An integer character constant has type int. The value of an integer
character constant containing a single character that maps to a
single-byte execution character is the numerical value of the
representation of the mapped character interpreted as an integer.
...
What does this mean? Why does it use the phrase 'value of the
_representation_'?
It goes on to say...
If an integer character constant contains a single character or
escape sequence, its value is the one that results when an object
with type char whose value is that of the single character or
escape sequence is converted to type int.
What does this mean?
I'm thinking of when plain char is signed. For the character constants
obviously in the range 0..CHAR_MAX, e.g. '\x50', then I can expect the
value to be what the constant implies, namely 0x50 for the sample given.
But what happens when a character constant (using hex or octal escape)

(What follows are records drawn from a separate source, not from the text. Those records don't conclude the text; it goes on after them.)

<file path="src/bisu_pkg.sv">
`timescale 1ns / 1ps
`default_nettype none
// ----------------------------------------------------------------------------
// bisu_pkg
// Shared types and constants of the batch integer sorter unit.
// ----------------------------------------------------------------------------
package bisu_pkg;

  // Depth of the queue between the intake and the sorter.
  localparam int QUEUE_DEPTH = 4;

  // Register map: word index of each configuration register.
  localparam int  CFG_ADDR_W     = 3;
  localparam logic REG_DESCENDING = 1'b0;

  // Control bits that travel with each value through the queue.
  typedef struct packed {
    logic keep;      // value goes into the sorter
    logic last;      // closes the batch
    logic overflow;  // batch lost at least one item
  } bisu_ctrl_t;

  typedef enum logic {
    SORT_LOAD,
    SORT_EMIT
  } sort_state_t;

endpackage
`default_nettype wire

</file>
<file path="src/bisu_front.sv">
`timescale 1ns / 1ps
`default_nettype none
// ----------------------------------------------------------------------------
// bisu_front
// Intake: counts the batch, drops items beyond capacity, tags queue entries.
// ----------------------------------------------------------------------------
module bisu_front #(
  parameter int MAX_ITEMS   = 64,
  parameter int VALUE_WIDTH = 32
) (
  input  logic                   clk,
  input  logic                   rst,
  input  logic                   push,
  output logic                   full,
  input  logic [VALUE_WIDTH-1:0] value,
  input  logic                   last_item,
  input  logic                   q_full,
  output logic                   q_push,
  output logic [VALUE_WIDTH-1:0] q_value,
  output bisu_pkg::bisu_ctrl_t   q_ctrl
);
  import bisu_pkg::*;

  localparam int CW = $clog2(MAX_ITEMS + 1);

  logic [CW-1:0] item_count, item_count_next;
  logic          dropped_flag, dropped_flag_next;
  logic          accept;
  logic          keep;

  assign full   = q_full;
  assign accept = push && !q_full;
  assign keep   = (item_count < CW'(MAX_ITEMS));

  // A dropped item only needs a queue entry when it closes the batch.
  assign q_push           = accept && (keep || last_item);
  assign q_value          = value;
  assign q_ctrl.keep      = keep;
  assign q_ctrl.last      = last_item;
  assign q_ctrl.overflow  = dropped_flag || !keep;

  always_comb begin
    item_count_next   = item_count;
    dropped_flag_next = dropped_flag;
    if (accept) begin
      if (last_item) begin
        item_count_next   = '0;
        dropped_flag_next = 1'b0;
      end else if (keep) begin
        item_count_next = item_count + CW'(1);
      end else begin
        dropped_flag_next = 1'b1;
      end
    end
  end

  always_ff @(posedge clk) begin
    if (rst) begin
      item_count   <= '0;
      dropped_flag <= 1'b0;
    end else begin
      item_count   <= item_count_next;
      dropped_flag <= dropped_flag_next;
    end
  end

endmodule
`default_nettype wire

</file>
<file path="config.mk">
export PLATFORM = sky130hd
export DESIGN_NAME = bisu_front
export DESIGN_NICKNAME = d
export VERILOG_FILES = /design/src/bisu_pkg.sv /design/src/bisu_front.sv
export SDC_FILE = /design/constraint.sdc
export NUM_CORES = 1
export LEC_CHECK = 0
export ABC_AREA = 1
export BUFFER_PORTS_ARGS = -buffer_cell sky130_fd_sc_hd__buf_2
export CORE_MARGIN = 2
export CORE_UTILIZATION = 37
export CTS_CLUSTER_DIAMETER = 120
export DETAILED_ROUTE_END_ITERATION = 6
export PLACE_DENSITY = 0.89
export REMOVE_ABC_BUFFERS = 1
export SYNTH_ARGS = -nofsm -noshare
export SYNTH_HDL_FRONTEND = slang
export SYNTH_SLANG_ARGS = --single-unit
</file>
<file path="constraint.sdc">
create_clock -name clk -period 2.7 [get_ports clk]
set_input_delay 0 -clock clk [delete_from_list [all_inputs] [get_ports clk]]
set_output_delay 0 -clock clk [all_outputs]
set_load 0.05 [all_outputs]
</file>
# Yosys cells after proc, flatten, opt, wreduce, memory -nomap -nowiden
# Cells that the tools add are included.
[word_totals] input_bits=37 word_cells=18 register_bits=8 output_inout_bits=37
[classes] n_reduce_logical=9 eq_ne=1 mux=4 n_addsub=1 n_lt_le_gt_ge=1
[op_table] operator="2-to-1 mux 7 bit" n=2
[op_table] operator="adder 7 x 1 -> 7 bit (second input constant)" n=1
[op_table] operator="< comparator 7 bit (second input constant)" n=1
[op_table] operator="AND reduction 2 bit" n=2
[op_table] operator="logical AND 1 bit" n=2
[op_table] operator="zero test 1 bit" n=2
[op_table] operator="logical OR 1 bit" n=2
[op_table] operator="2-to-1 mux 1 bit" n=2
[op_table] operator="inequality test 2 x 1 -> 1 bit (second input constant)" n=1
[op_table] operator="nonzero test 2 bit" n=1

# Logic depth before layout (Yosys ltp)
[logic_depth] depth_word=3 depth_mapped=8 ltp_nobuf=8

# Worst setup path before layout
# Ideal clock, no wire load.
[synth_path] kind="reg-to-reg" start="reg item_count[6]" end="reg item_count[2]" setup_ns=0.120 required_ns=2.580 slack_ns=1.630 n_path_buf=0 path_stages_with_launch=7 period_less_slack_ns=1.070 arrival_ns=0.950 path_cell_list="dfxtp_1 -> inv_2 -> nor2_4 -> nor2_8 -> nand2_2 -> xor2_1 -> nor2_2"
[synth_between] elab_chain_cells=3
[synth_rtl] element="start, declared" line="bisu_front.sv:26" source="logic [CW-1:0] item_count, item_count_next;"
[synth_rtl] element="start signal, assigned" line="bisu_front.sv:62" source="item_count <= item_count_next;"
[synth_rtl] element="< comparator 7 bit" line="bisu_front.sv:33" source="assign keep = (item_count < CW'(MAX_ITEMS));"
[synth_rtl] element="named net keep" line="bisu_front.sv:29" source="logic keep;"
[synth_rtl] element="nonzero test 2 bit (no source line)"
[synth_rtl] element="AND reduction 2 bit (no source line)"
# The timed path passes the listed nets, and every way through them passes these cells.
# A chain may end at the register's enable or synchronous reset.

# Final worst setup path
[layout_path] start="reg item_count[6]" end="out q_push"
[layout_between] elab_chain_cells=3
[layout_rtl] element="< comparator 7 bit" line="bisu_front.sv:33"
[layout_rtl] element="logical OR 1 bit" line="bisu_front.sv:36" source="assign q_push = accept && (keep || last_item);"
[layout_rtl] element="logical AND 1 bit" line="bisu_front.sv:36"
[layout_rtl] element="end, declared" line="bisu_front.sv:18" source="output logic q_push,"
# No other way between the ends.

==> results.toml <==
[status]
status = "completed"

[die]
io_pins = 74
die_x_um = 47.9
core.rowCount = 15
core_area_um2 = 1760
die_h_um = 47.9
start_util_pct = 40.4
die-area_um2 = 2290

[run]
cap_violations = 0

[route]
via_count = 490
dr.pass1.iters = 4
drt_iter0_drc = 4
antenna_left = 0
detail_route.wl_per_cell_um = 22.6
post-route-drc-count = 0
vias_per_cell = 4.95
wl_mm = 2.24

[pwr]
p_leak_uw = 0.000247
vdd_drop_max_uv = 227
powerDensity_nw_per_um2 = 438

[logic_synthesis]
synth_compound_area_share_pct = 4.92
synth_enable_flop_cells = 0
yosys_warnings = 0
syn_area_um2 = 712
synth_top_family_by_area = "buffers and inverters"
syn_avg_cell_area_um2 = 7.42
async_flop_share_pct = 0
synth_cell_type_count = 21
synthMuxAreaShare_pct = 0
ys_ff_latch = 8
synthSimpleGateAreaFrac_pct = 24.4
synthAdderAreaFrac_pct = 1.76
ys.flop_type = "dfxtp_1"
synthCells = 96
seq_area_frac_synth_pct = 22.5
synth_xor_area_share_pct = 1.23

[clocking]
numClockSinks = 8
clock_path_buffers = 2
cts_buffers = 3
h-tree-depth = 1
clk_pin_slew_worst_paths_ns = 0.06
clock_latency_ns = 0.26
cts_tree = "done"
cts_root_buf = "clkbuf_4"
cts_resized = 0

[sta]
fmax_mhz = 842
slew_headroom_pct = 82.5
setup_violations = 0
finalHoldViolCount = 0
min_period_ns = 1.19
skew_ns = 0.00914
slew_viol_final = 0
layout_setup_ws_ns = 1.51
finalCritPeriodShare_pct = 44.0
totalNegativeSetupSlack_ns = 0
worstMarginPinSlew_ns = 0.262
rsz0062_at_grt = "false"

[critical_path]
crit_start = "item_count[6]$_SDFFE_PP0P_"
cp-end-kind = "output pin"
crit_path_start_kind = "flip-flop"
crit_path_end = "q_push"
worstReg2RegEnd = "item_count[4]$_SDFFE_PP0P_"
r2r_start = "item_count[0]$_SDFFE_PP0P_"
cp_slowest_cell = "dfxtp_1"
crit_required_ns = 2.70
cp_cell_sequence = "inv_2, nor2_4, nor2_8, buf_2"
slowest_delay_ns = 0.32
r2r_slack_ns = 1.65
crit_arrival_ns = 1.19
path_class = "flip-flop to output pin"
crit_fanout = 8
reg2regPathDepth = 6

[global_routing]
grt_max_degree = 9
grt_usage_pct = 21.7
antenna_found_initial = 0
grt_pass1_wl_mm = 3.00
grt_overflow = 0
first_global_vias = 502

[min_path]
hold_class = "input port to output pin"

[finish]
fin_nets = 114
layout-drive-gt1-share_pct = 32.4
antenna_cells = 0
area_growth_pct = -21.6
most-common-layout-cells = "12 x inv_1, 12 x nand2_1, 9 x buf_2, 8 x dfxtp_1"

[placed_design]
place.gp.congestion = 0.810
hpwl_mm = 1.98
post-place-ws_ns = 1.65
io_buffers = 9
cell type report:
cell class,instances,area (um2)
Fill cell,199,1210
Multi-Input combinational cell,38,230
Sequential cell,8,160
Inverter,15,58.8
Timing Repair Buffer,10,55.1
Tap cell,25,31.3
Clock buffer,3,22.5
routing by layer:
layer | GRT usage, % | routed length [um]
met4 | 3.24 | 0
met3 | 29.8 | 656
met2 | 35.2 | 1000
met5 | 0 | 0
met1 | 15.1 | 580
Yosys cell counts (2+ instances only):
cell | number | share of area (%)
buf_4 | 35 | 37
inv_1 | 12 | 6.3
nand2_1 | 12 | 6.3
dfxtp_1 | 8 | 22
a21oi_1 | 3 | 2.1
nand3_1 | 3 | 2.1
nand4_1 | 3 | 2.6
nor2_1 | 3 | 1.6
nor2_2 | 3 | 2.6
inv_2 | 2 | 1.1
nor2_4 | 2 | 3.2
critical path, delay by kind of cell (launching register included):
kind                   cells  cell delay [ns]
flip-flops                 1             0.32
buffers and inverters      2             0.40
AND/OR/NAND/NOR            2             0.21
logic make-up after synthesis:
family | Yosys count
adders and majority gates | 1
buffers and inverters | 50
DFF | 8
xor gates and xnor gates | 1
and+or+nand+nor | 30
AOI/OAI and AO/OA | 6
metrics by stage:
step | area (um2) | std cells | utilization, % | hold WS [ns] | power, uW
2_1_floorplan | 449 | 61 | - | 0 | 139
3_3_place_gp | 526 | 95 | 29.8 | 0.000545 | 153
3_5_place_dp | 526 | 95 | 29.8 | 0.000545 | 155
4_1_cts | 558 | 99 | 31.6 | 0.000545 | 249
5_1_grt | 558 | 99 | 31.6 | 0.000234 | 254
6_report | 558 | 99 | 31.6 | 0.000191 | 245
state kept, by name, indices dropped and copies added (netlist names):
register	cells
item_count	7
dropped_flag	1
repair_timing:
item | CTS | global route
hold endpoints to repair | 1 | 0
buffers inserted | 0 | 0
hold buffers | 1 | 0
report_power, final:
group          total (uW)  switching, uW  internal (uW)
Combinational        33.6           23.7           9.92
Sequential            120          0.649            119
Clock                91.4           40.5           50.9
how the worst min path moves through the flow:
stage	slack, ns	to	from	cells past startpoint
2_1_floorplan	0	full	q_full	0
6_report	0.0002	q_value[17]	value[17]	0
3_3_place_gp	0.0005	q_value[17]	value[17]	0
5_1_grt	0.0002	q_value[18]	value[18]	0
4_1_cts	0.0005	q_value[17]	value[17]	0
3_5_place_dp	0.0005	q_value[17]	value[17]	0
(Power assumes the default switching activity.)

is in the range CHAR_MAX+1..UCHAR_MAX?
What is the value of '\xe9' on an 8-bit char implementation? I would have
thought 233, but if plain char is signed, then it would seem that the value
is implementation defined. But in what way? Is the value 233 _converted_ to
char (as in 6.3.1), or is the value _as if_ an unsigned char object was read
through a char lvalue? [In which case '\x80' could be problematic on 8-bit
1c and sm machines (and seemingly also on 2c machines under C99).]

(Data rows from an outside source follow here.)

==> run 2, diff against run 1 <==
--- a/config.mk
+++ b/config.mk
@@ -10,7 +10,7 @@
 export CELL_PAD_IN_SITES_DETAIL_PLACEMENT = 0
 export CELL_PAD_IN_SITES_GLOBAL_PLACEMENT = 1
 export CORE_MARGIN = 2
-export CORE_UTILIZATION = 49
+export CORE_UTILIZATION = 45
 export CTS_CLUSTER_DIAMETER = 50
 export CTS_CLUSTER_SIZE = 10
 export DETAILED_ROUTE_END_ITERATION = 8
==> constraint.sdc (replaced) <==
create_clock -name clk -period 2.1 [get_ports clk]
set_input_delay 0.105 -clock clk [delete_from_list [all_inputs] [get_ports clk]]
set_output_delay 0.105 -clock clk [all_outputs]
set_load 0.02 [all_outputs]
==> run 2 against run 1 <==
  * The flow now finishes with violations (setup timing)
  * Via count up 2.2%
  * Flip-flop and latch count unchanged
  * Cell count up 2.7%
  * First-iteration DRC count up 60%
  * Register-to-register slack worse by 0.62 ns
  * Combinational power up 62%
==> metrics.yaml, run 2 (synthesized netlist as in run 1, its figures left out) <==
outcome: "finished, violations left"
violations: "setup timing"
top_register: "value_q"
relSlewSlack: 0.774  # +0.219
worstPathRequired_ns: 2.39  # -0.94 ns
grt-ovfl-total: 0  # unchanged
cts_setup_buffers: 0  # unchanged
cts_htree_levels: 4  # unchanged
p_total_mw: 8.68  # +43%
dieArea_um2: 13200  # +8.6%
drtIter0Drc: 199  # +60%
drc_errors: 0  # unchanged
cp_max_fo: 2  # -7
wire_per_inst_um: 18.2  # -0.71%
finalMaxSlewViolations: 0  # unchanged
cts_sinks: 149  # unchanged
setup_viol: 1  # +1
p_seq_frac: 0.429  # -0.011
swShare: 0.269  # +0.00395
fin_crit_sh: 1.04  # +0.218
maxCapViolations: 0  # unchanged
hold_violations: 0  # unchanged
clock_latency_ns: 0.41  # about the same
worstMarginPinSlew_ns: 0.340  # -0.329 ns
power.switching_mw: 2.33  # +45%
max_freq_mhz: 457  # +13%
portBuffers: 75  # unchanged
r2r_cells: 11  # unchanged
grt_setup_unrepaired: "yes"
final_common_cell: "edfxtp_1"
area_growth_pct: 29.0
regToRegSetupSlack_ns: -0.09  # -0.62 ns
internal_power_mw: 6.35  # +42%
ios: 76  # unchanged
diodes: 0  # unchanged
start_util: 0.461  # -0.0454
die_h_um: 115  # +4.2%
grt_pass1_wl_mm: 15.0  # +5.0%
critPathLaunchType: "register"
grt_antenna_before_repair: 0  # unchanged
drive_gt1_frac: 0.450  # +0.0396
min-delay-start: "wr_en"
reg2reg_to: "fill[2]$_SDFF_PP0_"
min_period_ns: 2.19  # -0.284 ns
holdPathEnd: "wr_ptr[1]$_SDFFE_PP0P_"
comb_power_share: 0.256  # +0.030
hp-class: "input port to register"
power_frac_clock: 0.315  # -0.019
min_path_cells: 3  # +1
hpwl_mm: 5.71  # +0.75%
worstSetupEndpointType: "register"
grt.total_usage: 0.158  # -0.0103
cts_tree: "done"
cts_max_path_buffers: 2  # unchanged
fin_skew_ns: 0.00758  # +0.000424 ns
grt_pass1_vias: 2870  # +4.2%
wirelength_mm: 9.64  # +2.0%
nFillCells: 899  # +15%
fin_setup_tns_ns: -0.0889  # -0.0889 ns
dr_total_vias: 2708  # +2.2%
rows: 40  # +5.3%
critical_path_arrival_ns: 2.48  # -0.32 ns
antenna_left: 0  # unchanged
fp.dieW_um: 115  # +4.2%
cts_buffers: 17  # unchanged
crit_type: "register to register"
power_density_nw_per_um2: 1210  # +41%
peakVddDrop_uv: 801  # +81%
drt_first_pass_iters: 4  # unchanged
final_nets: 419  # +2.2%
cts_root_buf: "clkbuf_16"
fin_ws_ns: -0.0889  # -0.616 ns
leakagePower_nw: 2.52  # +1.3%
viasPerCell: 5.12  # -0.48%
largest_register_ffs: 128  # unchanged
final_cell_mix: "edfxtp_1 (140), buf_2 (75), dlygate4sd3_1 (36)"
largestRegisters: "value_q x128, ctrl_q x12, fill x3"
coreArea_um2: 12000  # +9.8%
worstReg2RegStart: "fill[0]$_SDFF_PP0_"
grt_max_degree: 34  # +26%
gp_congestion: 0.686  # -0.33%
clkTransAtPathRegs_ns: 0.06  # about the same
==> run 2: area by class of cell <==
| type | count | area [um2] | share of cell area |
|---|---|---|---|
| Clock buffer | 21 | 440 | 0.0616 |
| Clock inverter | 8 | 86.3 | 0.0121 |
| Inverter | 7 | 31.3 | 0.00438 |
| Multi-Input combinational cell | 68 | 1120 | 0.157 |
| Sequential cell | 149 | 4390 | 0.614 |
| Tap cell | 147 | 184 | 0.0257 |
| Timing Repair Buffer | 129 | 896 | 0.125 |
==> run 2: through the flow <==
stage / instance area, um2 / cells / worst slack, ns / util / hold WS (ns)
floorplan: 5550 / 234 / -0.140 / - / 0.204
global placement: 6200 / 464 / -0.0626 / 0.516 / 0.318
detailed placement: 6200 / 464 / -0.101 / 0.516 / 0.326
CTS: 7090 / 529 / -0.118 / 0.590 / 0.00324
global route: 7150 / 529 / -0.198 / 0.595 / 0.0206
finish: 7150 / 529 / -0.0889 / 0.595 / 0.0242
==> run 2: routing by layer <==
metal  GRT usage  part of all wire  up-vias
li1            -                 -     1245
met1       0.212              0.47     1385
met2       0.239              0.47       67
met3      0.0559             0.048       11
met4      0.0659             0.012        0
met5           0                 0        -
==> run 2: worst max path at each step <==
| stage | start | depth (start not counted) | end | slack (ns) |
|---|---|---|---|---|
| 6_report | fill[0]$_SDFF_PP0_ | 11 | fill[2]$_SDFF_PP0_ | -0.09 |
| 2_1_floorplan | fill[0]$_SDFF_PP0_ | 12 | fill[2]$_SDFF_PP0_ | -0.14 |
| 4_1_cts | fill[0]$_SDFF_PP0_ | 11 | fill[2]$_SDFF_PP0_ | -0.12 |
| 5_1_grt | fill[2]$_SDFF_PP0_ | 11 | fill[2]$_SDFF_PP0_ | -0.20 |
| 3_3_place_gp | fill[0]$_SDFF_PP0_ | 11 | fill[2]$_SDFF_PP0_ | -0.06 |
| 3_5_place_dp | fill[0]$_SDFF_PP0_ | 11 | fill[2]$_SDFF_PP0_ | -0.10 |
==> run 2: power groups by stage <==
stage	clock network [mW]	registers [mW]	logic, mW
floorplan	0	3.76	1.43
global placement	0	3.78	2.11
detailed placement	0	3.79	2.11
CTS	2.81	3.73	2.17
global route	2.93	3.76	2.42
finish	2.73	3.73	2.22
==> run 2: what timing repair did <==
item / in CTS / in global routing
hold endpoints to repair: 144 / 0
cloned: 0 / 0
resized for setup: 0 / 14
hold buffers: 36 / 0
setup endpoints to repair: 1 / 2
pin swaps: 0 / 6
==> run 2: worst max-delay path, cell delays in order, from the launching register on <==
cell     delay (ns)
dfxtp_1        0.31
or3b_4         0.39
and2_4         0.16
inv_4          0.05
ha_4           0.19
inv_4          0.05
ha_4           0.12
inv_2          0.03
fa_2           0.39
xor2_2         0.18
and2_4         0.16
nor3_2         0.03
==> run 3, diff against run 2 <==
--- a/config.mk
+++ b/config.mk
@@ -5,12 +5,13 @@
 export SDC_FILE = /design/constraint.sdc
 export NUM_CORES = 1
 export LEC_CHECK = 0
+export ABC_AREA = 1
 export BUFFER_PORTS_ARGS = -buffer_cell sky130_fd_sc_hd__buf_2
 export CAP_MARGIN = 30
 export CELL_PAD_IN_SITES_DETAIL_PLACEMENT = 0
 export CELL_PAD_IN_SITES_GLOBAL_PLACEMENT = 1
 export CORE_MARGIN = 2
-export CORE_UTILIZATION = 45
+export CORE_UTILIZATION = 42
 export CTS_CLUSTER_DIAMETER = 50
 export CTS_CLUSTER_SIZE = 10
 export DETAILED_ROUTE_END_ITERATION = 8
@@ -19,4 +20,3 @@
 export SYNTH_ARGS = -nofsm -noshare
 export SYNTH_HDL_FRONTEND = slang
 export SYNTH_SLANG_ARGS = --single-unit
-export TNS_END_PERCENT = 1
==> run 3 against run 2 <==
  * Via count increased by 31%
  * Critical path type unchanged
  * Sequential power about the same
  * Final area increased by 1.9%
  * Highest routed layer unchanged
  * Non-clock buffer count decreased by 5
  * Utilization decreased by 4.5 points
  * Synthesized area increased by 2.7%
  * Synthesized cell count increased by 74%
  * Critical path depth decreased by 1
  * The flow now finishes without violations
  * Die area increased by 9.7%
===== src/hdl/tcc_pkg.sv =====
// Shared types, constants and helper functions for the text console cursor engine.
// Used by the interfaces, the register block, the shared adder and the top level.
// Has no dependencies of its own.
package tcc_pkg;

	localparam int MAX_COLUMNS_DEF = 128;
	localparam int MAX_ROWS_DEF    = 128;

	// The shared unit is wide enough for any column or row limit in range.
	localparam int UNIT_W = 9;

	localparam int CFG_W    = 8;
	localparam int ADDR_W   = 3;
	localparam int DATA_W   = 32;
	localparam int FUNC_W   = 1;
	localparam int CHAR_W   = 8;
	localparam int ACTION_W = 2;
	localparam int FIELD_W  = 7;
	localparam int COUNT_W  = 5;
	localparam int TAB_BITS = 3;

	localparam logic [CFG_W-1:0] COLUMNS_RESET = 8'd64;
	localparam logic [CFG_W-1:0] ROWS_RESET    = 8'd48;
	localparam int               MIN_COLUMNS   = 8;
	localparam int               MIN_ROWS      = 1;

	// Register indexes, taken from paddr[2].
	localparam logic REG_COLUMNS = 1'b0;
	localparam logic REG_ROWS    = 1'b1;

	localparam logic [CHAR_W-1:0] CH_NL    = 8'h0A;
	localparam logic [CHAR_W-1:0] CH_CR    = 8'h0D;
	localparam logic [CHAR_W-1:0] CH_TAB   = 8'h09;
	localparam logic [CHAR_W-1:0] CH_BS    = 8'h08;
	localparam logic [CHAR_W-1:0] CH_FIRST = 8'h20;
	localparam logic [CHAR_W-1:0] CH_LAST  = 8'h7E;

	localparam logic [FIELD_W-1:0] GLYPH_MISSING = 7'd95;
	localparam logic [FIELD_W-1:0] GLYPH_SPACE   = 7'd0;
	localparam logic [COUNT_W-1:0] RESULT_CAP    = 5'd15;

	typedef enum logic [ACTION_W-1:0] {
		ACT_DRAW   = 2'd0,
		ACT_SCROLL = 2'd1,
		ACT_CLEAR  = 2'd2
	} action_t;

	typedef enum logic [FUNC_W-1:0] {
		FUNC_PUT   = 1'b0,
		FUNC_CLEAR = 1'b1
	} func_t;

	typedef enum logic [2:0] {
		S_IDLE,
		S_WRAP,
		S_NL,
		S_DRAW,
		S_BS,
		S_OUT
	} state_t;

	// Effective screen geometry after clamping.
	typedef struct packed {
		logic [UNIT_W-1:0] cols;
		logic [UNIT_W-1:0] rows;
		logic [UNIT_W-1:0] last_row;
	} tcc_cfg_t;

	typedef struct packed {
		logic [UNIT_W-1:0] a;
		logic [UNIT_W-1:0] b;
		logic [UNIT_W-1:0] lim;
	} alu_req_t;

	typedef struct packed {
		logic [UNIT_W-1:0] sum;
		logic              ge;
	} alu_rsp_t;

	function automatic logic [FIELD_W-1:0] glyph_of(input logic [CHAR_W-1:0] ch);
		logic [CHAR_W-1:0] d;
		d = ch - CH_FIRST;
		if (ch < CH_FIRST || ch > CH_LAST) begin
			return GLYPH_MISSING;
		end
		return d[FIELD_W-1:0];
	endfunction

endpackage
--- config.mk ---
export PLATFORM = sky130hd
export DESIGN_NAME = bev_row_white_run_scanner
export DESIGN_NICKNAME = d
export VERILOG_FILES = /design/src/bevrws_pkg.sv /design/src/bevrws_ctrl.sv /design/src/bevrws_datapath.sv /design/src/bev_row_white_run_scanner.sv
export SDC_FILE = /design/constraint.sdc
export NUM_CORES = 2
export LEC_CHECK = 0
export BUFFER_PORTS_ARGS = -buffer_cell sky130_fd_sc_hd__buf_2
export CORE_AREA = 2 2 359 361
export CTS_CLUSTER_SIZE = 30
export DETAILED_ROUTE_END_ITERATION = 8
export DIE_AREA = 0 0 361 363
export PLACE_DENSITY = 0.47
export SLEW_MARGIN = 20
export SYNTH_ARGS = -nofsm -noshare
export SYNTH_HDL_FRONTEND = slang
export SYNTH_SLANG_ARGS = --single-unit
export TNS_END_PERCENT = 30
--- constraint.sdc ---
create_clock -name clk_i -period 27.1 [get_ports clk_i]
set_clock_uncertainty 0.2 [all_clocks]
set_input_delay 8.13 -clock clk_i [delete_from_list [all_inputs] [get_ports clk_i]]
set_output_delay 8.13 -clock clk_i [all_outputs]
set_load 0.005 [all_outputs]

Moving onto other source methods for plain char values:
7.19.3p11 states...
...The byte input functions read characters from the stream as if by
successive calls to the fgetc function.
7.19.7.1 states...
...the fgetc function obtains that character as an unsigned char
converted to an int...
7.19.8.1 states...
The fread function reads, into the array pointed to by ptr, up to
nmemb elements whose size is specified by size, from the stream
pointed to by stream. For each object, size calls are made to the
fgetc function and the results stored, in the order read, in an
array of unsigned char exactly overlaying the object.
Now the specs for fgets make no mention of unsigned char arrays, and fgetc
does not write the read character to a buffer, it simply returns an int.
This suggests that fgets (notionally using fgetc) stores it's characters by
assignment, and thus conversion (6.3.1).
So, there is at least two ways a plain char string can store the same source
'string' of characters. [Considering characters who's original unsigned char
values are outside the range of signed char.]
Writing a generic to_upper(char*) function would seem to be impossible. If
the function chooses to convert the original string pointer to an unsigned
char *, then it fails for strings read by fgets and possibly string
literals. If it converts single char values to unsigned then it possibly
fails for strings read via fread. [Unless the implementation defined
conversion from unsigned char (or int) to (signed plain) char is a literal
reinterpretation of the low order bits.]
Implementations are allowed to support extended character sets, and those
character codings may not be representable as positive values in plain char.
So how can a strictly portable program deal with such characters? Do string
manipulation functions have to know the potential source?
Fundamentally, how does a program reliably convert negative plain char
values back to the original non-negative int (or unsigned char) values?
[e.g. for locale dependant functions like some toxxxx() functions.]